TikTok has moved its US user data to Oracle’s cloud platform, the short-form video app announced Friday. The decision addresses concerns from US officials that the social media company’s Chinese ties could pose national security risks.
In a blog post, TikTok said it has “changed the default storage location of US user data” to Oracle and that “100% of US user traffic” is now hosted by the cloud provider, following more than a year of discussions with the company.
TikTok’s backups of US user data continue to be held on TikTok’s proprietary servers in Virginia and in Singapore for now, TikTok said, but those will eventually be deleted as part of the ongoing switch to Oracle
(ORCL). TikTok did not provide a timeframe for the planned deletion.
TikTok and Oracle have worked for months on a plan to manage the social media company’s US user data, including developing procedures for Oracle to audit TikTok’s handling of the data, TikTok said.
“These changes will enforce additional employee protections, provide more safeguards, and further minimize data transfer outside of the US,” TikTok said.
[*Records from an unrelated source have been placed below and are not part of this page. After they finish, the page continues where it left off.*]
`config.mk`:
```
export PLATFORM = sky130hd
export DESIGN_NAME = ball_control
export DESIGN_NICKNAME = d
export VERILOG_FILES = /design/src/rtl/ball_pkg.sv /design/src/rtl/ball_control_pixel_counter.sv /design/src/rtl/ball_control.sv
export SDC_FILE = /design/constraint.sdc
export NUM_CORES = 1
export LEC_CHECK = 0
export CORE_ASPECT_RATIO = 1.1
export CORE_UTILIZATION = 38
export DETAILED_ROUTE_END_ITERATION = 10
export PLACE_DENSITY = 0.86
export SLEW_MARGIN = 20
export SYNTH_ARGS = -nofsm -noshare
export SYNTH_HDL_FRONTEND = slang
export SYNTH_SLANG_ARGS = --single-unit
```
`constraint.sdc`:
```
create_clock -name clock -period 1.45 [get_ports clock]
set_clock_uncertainty 0.05 [all_clocks]
set_input_delay 0.145 -clock clock [delete_from_list [all_inputs] [get_ports clock]]
set_output_delay 0.145 -clock clock [all_outputs]
set_load 0.03 [all_outputs]
```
Beginning under the Trump administration, US officials had raised concerns about TikTok’s ownership by ByteDance, a Chinese company, saying US users risked having their data exposed to the Chinese government. At the time, TikTok maintained that US user data was protected from prying eyes due to its storage in Singapore and the United States. The Trump administration went as far as to attempt to ban TikTok from US app stores, though that effort was blocked in the courts. Trump separately tried to force ByteDance to spin off TikTok into a new company owned primarily by US investors.
Last year, the Biden administration suggested it shared many of the same concerns when it revoked Trump’s executive actions targeting TikTok and replaced them with a broader order that addressed apps linked to foreign adversaries more generally, including China.